Stored data
■ ■ ■ ■ ■

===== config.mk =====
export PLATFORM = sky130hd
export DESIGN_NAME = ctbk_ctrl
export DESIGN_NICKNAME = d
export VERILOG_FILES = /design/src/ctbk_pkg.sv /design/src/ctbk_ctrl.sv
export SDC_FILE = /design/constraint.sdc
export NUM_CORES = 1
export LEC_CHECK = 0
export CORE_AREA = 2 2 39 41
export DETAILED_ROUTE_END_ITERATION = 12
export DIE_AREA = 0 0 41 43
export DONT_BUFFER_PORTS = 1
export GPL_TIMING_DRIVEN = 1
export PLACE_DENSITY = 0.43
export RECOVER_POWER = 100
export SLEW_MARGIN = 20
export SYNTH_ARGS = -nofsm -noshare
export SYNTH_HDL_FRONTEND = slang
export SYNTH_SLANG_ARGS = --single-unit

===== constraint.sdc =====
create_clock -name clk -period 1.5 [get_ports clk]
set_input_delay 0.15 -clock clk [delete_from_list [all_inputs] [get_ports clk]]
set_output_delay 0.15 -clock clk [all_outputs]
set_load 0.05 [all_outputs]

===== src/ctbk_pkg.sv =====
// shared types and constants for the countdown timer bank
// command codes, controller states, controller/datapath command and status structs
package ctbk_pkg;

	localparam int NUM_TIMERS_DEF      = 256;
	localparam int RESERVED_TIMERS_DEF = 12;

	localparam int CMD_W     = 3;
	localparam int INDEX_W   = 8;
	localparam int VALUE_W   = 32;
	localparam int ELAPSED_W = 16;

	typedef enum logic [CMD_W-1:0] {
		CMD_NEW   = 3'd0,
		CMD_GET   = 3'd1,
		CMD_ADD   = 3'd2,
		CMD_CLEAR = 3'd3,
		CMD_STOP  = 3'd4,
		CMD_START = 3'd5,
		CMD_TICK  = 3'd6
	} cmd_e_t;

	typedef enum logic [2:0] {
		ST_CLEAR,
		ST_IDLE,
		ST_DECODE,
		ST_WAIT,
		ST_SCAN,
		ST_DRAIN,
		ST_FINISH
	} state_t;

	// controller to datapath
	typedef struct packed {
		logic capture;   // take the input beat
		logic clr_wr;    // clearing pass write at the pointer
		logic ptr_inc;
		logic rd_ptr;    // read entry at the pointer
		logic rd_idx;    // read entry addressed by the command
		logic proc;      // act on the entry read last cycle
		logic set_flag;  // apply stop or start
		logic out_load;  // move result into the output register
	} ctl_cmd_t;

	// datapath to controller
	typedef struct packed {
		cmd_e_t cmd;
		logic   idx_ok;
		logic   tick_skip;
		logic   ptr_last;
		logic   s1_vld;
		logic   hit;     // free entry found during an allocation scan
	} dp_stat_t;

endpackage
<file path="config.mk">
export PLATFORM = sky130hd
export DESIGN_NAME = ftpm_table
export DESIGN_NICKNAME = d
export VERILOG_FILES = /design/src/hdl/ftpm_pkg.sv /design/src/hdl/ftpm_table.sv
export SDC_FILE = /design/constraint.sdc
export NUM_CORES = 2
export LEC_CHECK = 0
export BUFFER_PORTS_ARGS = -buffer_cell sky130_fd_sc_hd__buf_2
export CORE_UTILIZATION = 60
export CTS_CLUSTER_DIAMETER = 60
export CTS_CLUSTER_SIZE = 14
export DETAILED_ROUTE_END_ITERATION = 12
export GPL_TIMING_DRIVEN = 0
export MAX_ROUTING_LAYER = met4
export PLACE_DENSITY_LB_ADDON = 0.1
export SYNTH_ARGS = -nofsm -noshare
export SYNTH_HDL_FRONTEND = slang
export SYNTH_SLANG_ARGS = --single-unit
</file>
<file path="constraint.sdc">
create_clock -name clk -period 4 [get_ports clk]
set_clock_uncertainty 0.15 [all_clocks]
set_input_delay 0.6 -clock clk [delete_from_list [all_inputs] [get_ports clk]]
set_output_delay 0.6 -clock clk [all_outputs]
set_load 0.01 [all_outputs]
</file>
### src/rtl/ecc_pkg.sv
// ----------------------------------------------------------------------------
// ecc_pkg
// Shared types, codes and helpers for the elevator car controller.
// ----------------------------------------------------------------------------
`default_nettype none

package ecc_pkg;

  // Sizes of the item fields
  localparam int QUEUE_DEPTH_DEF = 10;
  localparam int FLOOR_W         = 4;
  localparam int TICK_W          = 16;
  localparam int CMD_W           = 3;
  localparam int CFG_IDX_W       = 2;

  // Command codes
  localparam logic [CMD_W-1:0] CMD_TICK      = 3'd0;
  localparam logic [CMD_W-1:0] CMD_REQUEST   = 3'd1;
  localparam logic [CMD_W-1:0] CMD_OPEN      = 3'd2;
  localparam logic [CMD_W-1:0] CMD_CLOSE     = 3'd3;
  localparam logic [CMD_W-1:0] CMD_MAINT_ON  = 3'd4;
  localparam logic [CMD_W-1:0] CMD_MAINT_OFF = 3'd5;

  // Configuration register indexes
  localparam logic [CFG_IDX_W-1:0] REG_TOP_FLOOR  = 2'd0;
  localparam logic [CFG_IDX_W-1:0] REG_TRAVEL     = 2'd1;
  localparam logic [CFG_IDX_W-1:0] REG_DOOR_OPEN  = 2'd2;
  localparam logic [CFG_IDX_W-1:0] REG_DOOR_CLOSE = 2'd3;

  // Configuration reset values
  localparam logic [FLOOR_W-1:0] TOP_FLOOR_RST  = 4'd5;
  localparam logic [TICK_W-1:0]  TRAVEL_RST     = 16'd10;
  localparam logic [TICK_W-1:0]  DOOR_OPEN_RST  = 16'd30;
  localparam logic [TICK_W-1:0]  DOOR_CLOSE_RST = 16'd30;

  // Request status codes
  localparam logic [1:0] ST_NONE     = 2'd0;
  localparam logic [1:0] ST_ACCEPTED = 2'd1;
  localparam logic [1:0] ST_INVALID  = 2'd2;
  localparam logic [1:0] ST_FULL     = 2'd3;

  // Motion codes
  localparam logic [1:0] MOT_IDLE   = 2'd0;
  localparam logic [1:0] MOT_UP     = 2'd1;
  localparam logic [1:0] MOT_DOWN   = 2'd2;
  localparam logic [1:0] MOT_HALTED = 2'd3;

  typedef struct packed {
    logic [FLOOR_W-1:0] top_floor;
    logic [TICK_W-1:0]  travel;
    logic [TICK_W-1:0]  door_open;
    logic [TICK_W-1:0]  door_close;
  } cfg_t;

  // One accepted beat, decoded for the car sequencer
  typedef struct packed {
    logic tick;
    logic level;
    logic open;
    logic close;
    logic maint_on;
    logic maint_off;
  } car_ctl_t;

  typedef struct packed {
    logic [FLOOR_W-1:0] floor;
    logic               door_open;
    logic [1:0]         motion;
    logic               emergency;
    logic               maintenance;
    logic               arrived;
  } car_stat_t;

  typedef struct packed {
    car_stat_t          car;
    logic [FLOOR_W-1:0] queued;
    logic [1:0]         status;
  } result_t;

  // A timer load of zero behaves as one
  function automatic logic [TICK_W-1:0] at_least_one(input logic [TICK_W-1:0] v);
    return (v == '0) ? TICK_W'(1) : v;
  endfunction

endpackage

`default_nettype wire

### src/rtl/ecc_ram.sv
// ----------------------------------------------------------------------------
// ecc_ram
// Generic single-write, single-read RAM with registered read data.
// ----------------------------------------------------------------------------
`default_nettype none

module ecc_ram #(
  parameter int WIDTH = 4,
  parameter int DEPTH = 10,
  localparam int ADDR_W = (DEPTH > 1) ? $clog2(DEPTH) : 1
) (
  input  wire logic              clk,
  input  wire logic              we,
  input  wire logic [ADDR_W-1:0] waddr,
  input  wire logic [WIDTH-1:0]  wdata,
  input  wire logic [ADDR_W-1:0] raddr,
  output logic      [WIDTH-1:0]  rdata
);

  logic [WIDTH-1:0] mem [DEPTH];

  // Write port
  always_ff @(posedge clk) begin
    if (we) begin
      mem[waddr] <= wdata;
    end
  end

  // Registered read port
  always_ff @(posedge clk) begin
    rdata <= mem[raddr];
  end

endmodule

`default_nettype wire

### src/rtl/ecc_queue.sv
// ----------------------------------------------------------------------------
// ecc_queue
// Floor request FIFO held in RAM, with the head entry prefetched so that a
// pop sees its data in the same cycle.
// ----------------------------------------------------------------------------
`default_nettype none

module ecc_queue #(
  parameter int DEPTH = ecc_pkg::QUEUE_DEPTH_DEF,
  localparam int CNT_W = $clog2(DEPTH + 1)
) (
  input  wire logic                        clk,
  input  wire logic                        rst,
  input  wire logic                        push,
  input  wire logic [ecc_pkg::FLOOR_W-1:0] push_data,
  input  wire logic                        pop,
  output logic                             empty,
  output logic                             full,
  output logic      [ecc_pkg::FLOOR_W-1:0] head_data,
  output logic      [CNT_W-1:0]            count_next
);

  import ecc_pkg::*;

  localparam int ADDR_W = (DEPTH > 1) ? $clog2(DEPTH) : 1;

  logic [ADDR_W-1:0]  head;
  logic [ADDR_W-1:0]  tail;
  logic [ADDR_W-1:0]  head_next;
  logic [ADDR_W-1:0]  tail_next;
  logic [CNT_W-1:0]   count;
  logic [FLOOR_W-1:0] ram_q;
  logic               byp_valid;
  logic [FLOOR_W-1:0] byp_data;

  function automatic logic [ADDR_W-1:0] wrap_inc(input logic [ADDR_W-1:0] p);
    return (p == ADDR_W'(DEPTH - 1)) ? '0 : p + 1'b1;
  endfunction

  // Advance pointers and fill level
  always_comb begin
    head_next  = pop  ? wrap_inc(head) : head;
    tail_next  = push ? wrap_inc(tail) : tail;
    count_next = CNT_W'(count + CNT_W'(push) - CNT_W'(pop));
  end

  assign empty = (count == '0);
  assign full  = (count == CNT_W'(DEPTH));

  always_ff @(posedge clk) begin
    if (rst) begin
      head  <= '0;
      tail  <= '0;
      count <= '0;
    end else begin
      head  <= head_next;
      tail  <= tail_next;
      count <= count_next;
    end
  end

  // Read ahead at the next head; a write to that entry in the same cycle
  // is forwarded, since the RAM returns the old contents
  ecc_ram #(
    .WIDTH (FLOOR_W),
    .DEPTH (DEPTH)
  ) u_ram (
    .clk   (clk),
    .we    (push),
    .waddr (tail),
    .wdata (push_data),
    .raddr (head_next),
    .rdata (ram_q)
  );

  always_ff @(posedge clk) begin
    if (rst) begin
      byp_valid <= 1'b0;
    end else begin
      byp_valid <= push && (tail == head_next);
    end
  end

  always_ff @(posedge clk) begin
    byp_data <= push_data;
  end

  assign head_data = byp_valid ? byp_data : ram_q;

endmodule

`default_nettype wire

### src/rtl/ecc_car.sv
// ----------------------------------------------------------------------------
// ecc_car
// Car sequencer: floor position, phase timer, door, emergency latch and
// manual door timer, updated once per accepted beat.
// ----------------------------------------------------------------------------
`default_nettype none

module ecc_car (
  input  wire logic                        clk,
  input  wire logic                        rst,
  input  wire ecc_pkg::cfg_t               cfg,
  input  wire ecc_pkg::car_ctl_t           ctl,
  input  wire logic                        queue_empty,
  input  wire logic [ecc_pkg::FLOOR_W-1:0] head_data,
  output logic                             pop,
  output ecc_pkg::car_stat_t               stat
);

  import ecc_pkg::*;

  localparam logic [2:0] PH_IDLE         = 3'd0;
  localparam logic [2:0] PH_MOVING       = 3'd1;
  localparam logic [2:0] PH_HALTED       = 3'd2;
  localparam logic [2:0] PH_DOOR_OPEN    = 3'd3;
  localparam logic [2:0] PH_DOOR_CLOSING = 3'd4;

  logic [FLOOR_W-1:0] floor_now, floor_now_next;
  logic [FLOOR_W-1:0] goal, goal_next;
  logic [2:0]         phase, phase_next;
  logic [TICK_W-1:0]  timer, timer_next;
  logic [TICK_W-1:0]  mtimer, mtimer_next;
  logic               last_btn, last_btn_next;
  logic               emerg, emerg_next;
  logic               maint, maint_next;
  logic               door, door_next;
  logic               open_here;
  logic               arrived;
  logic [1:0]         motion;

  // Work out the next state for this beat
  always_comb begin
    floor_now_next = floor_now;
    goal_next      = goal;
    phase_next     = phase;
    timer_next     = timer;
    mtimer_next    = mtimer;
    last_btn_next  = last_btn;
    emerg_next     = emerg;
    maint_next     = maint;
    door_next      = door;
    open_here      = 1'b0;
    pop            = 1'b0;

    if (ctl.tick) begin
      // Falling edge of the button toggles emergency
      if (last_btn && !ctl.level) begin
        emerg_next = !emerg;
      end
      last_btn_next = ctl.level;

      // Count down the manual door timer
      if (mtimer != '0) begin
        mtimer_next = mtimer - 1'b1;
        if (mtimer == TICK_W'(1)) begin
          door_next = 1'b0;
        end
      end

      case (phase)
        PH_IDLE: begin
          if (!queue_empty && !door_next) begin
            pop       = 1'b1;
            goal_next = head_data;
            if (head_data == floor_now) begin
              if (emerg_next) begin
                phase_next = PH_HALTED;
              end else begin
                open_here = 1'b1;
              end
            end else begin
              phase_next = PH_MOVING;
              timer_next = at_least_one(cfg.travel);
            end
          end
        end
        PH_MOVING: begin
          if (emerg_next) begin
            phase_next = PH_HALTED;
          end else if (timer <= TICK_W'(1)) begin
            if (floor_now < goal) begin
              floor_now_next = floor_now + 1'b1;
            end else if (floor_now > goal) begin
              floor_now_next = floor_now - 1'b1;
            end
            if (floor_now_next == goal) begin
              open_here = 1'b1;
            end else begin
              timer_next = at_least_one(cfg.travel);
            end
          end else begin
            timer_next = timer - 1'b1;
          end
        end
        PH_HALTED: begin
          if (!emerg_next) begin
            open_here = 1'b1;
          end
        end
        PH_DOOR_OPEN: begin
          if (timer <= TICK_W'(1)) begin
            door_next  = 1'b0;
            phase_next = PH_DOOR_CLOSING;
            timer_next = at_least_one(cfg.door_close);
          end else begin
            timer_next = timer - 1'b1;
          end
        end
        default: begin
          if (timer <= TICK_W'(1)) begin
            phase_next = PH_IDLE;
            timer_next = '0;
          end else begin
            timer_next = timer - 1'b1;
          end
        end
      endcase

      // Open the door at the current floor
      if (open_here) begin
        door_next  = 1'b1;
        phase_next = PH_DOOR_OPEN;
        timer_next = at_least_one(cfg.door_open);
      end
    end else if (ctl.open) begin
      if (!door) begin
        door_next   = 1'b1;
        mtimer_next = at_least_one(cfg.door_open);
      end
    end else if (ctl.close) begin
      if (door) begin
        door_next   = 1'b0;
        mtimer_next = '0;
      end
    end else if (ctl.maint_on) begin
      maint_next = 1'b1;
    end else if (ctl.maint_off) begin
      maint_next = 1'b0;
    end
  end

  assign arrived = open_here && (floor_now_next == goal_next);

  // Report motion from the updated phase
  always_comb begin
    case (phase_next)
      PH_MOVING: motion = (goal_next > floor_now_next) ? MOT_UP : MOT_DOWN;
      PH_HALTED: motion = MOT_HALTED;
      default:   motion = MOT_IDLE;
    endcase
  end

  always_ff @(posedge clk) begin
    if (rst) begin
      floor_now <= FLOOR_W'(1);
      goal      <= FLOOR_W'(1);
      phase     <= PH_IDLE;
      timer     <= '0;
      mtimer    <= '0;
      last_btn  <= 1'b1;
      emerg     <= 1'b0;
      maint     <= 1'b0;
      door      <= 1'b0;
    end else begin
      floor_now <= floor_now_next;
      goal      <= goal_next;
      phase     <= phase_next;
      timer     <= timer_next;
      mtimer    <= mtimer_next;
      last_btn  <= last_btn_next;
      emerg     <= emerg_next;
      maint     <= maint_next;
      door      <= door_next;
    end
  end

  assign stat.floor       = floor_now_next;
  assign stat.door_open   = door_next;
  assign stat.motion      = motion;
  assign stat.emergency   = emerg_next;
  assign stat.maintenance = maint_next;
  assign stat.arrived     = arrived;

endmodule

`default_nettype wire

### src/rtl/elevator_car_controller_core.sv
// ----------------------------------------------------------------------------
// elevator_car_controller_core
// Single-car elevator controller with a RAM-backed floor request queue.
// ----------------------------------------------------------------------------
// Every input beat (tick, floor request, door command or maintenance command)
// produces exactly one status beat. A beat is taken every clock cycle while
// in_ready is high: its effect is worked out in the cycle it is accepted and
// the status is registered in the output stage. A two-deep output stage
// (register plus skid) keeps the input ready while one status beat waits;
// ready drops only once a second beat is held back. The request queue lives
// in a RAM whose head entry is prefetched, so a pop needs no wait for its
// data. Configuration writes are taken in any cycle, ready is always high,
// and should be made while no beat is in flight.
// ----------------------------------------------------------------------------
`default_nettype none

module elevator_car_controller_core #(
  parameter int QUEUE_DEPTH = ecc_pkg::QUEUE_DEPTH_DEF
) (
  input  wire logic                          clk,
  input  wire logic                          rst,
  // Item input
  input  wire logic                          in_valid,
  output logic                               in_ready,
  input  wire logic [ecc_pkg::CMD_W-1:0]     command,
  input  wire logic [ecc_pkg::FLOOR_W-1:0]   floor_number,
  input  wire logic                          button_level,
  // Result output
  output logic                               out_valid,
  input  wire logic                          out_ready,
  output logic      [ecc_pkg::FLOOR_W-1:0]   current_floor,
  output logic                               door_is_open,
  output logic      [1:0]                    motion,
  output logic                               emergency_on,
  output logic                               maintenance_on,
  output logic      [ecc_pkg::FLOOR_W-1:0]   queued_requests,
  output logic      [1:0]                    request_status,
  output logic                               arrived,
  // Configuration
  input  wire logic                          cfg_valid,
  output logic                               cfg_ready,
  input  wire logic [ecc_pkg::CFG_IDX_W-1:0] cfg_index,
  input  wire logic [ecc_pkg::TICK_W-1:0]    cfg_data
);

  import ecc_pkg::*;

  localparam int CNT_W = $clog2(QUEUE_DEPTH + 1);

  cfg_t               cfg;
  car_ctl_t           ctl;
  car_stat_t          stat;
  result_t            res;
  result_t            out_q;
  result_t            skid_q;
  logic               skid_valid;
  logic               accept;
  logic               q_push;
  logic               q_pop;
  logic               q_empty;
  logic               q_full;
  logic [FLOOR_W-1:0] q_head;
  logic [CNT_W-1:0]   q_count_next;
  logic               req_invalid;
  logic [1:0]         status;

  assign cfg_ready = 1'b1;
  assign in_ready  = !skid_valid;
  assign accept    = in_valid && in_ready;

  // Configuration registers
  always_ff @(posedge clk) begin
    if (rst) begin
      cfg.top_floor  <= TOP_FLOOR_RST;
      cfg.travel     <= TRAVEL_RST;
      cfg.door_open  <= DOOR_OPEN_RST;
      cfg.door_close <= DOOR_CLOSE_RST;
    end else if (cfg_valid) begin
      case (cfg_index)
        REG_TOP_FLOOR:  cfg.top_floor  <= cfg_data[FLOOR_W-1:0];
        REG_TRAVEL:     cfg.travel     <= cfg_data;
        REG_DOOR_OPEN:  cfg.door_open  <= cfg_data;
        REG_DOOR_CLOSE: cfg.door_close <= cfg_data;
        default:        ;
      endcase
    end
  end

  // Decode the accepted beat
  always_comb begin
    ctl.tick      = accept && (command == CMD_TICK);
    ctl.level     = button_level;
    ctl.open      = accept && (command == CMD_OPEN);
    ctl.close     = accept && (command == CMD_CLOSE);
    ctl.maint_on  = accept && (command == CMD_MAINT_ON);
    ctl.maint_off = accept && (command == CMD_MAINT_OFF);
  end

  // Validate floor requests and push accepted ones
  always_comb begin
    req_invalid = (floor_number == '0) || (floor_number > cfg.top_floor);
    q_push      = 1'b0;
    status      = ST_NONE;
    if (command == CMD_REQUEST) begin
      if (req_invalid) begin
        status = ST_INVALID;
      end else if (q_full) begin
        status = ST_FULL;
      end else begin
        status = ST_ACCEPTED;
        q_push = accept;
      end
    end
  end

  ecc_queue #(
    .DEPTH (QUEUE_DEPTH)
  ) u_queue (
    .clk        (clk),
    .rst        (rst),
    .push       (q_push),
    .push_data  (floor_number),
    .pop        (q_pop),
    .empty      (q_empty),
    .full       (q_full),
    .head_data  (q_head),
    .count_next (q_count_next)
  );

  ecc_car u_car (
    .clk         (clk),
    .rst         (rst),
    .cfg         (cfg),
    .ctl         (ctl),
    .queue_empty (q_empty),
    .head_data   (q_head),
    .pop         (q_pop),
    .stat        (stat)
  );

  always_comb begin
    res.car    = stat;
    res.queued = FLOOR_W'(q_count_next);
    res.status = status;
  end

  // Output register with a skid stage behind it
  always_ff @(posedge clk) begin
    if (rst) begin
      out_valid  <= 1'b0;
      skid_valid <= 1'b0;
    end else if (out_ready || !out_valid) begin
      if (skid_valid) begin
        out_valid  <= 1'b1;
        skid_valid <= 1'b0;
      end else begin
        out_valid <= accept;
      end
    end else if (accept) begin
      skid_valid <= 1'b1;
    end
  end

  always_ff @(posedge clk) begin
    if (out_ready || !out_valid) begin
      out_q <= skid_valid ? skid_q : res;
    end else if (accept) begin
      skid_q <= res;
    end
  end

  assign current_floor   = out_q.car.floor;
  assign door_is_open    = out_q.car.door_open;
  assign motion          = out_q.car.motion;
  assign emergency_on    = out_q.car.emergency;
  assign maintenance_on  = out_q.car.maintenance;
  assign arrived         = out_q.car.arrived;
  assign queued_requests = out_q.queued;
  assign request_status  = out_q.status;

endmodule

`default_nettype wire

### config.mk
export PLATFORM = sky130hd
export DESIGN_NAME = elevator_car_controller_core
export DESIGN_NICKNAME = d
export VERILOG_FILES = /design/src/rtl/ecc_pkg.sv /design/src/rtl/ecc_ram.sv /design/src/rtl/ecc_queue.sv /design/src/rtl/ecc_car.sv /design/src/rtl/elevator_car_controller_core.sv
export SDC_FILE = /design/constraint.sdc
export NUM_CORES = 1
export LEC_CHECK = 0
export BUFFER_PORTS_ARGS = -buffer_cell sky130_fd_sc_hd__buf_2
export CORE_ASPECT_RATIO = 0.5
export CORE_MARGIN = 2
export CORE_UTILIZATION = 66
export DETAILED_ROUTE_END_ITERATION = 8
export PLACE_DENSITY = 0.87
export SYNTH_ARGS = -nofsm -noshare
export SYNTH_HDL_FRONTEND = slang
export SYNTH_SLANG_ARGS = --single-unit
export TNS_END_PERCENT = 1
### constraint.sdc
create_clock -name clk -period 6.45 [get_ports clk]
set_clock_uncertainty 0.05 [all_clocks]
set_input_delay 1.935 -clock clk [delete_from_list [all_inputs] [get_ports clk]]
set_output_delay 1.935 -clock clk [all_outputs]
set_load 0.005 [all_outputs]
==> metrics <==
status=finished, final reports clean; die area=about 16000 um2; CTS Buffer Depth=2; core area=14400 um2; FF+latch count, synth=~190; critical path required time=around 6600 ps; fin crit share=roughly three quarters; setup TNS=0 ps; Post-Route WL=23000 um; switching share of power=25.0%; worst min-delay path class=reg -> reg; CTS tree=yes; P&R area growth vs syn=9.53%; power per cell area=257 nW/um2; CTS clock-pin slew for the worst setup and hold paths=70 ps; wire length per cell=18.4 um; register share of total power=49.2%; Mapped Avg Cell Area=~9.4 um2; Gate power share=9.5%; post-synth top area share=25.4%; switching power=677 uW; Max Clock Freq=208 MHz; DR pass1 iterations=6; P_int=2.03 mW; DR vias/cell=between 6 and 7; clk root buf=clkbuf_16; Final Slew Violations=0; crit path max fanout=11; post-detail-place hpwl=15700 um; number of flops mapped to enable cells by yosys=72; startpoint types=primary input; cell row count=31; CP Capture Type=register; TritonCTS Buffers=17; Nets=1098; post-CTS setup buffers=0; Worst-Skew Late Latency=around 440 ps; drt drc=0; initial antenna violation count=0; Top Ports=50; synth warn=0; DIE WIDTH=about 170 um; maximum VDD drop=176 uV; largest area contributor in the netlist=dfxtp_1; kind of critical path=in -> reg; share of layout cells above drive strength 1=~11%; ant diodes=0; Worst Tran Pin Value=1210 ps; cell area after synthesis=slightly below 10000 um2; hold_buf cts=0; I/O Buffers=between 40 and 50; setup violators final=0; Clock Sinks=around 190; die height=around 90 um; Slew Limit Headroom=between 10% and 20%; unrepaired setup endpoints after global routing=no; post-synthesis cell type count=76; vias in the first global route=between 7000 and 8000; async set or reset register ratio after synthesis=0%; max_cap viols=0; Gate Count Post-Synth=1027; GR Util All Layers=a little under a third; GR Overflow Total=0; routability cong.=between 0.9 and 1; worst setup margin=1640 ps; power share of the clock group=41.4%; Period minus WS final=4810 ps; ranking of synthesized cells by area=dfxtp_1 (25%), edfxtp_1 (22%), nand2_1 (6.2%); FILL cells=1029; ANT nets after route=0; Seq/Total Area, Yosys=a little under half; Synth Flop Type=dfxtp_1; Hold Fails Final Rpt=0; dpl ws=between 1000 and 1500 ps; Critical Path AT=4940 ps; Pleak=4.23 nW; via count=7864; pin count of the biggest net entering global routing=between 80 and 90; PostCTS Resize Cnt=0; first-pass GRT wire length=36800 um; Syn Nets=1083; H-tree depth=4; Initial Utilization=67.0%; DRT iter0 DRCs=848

■ ■ ■ ■ ■

A word-for-word copy of the lines above from the one with "Configuration register indexes" through the one with "localparam logic [1:0] ST_ACCEPTED = 2'd1;", inclusive, is the only output wanted.

_TASK ANSWER_
  // Configuration register indexes
  localparam logic [CFG_IDX_W-1:0] REG_TOP_FLOOR  = 2'd0;
  localparam logic [CFG_IDX_W-1:0] REG_TRAVEL     = 2'd1;
  localparam logic [CFG_IDX_W-1:0] REG_DOOR_OPEN  = 2'd2;
  localparam logic [CFG_IDX_W-1:0] REG_DOOR_CLOSE = 2'd3;

  // Configuration reset values
  localparam logic [FLOOR_W-1:0] TOP_FLOOR_RST  = 4'd5;
  localparam logic [TICK_W-1:0]  TRAVEL_RST     = 16'd10;
  localparam logic [TICK_W-1:0]  DOOR_OPEN_RST  = 16'd30;
  localparam logic [TICK_W-1:0]  DOOR_CLOSE_RST = 16'd30;

  // Request status codes
  localparam logic [1:0] ST_NONE     = 2'd0;
  localparam logic [1:0] ST_ACCEPTED = 2'd1;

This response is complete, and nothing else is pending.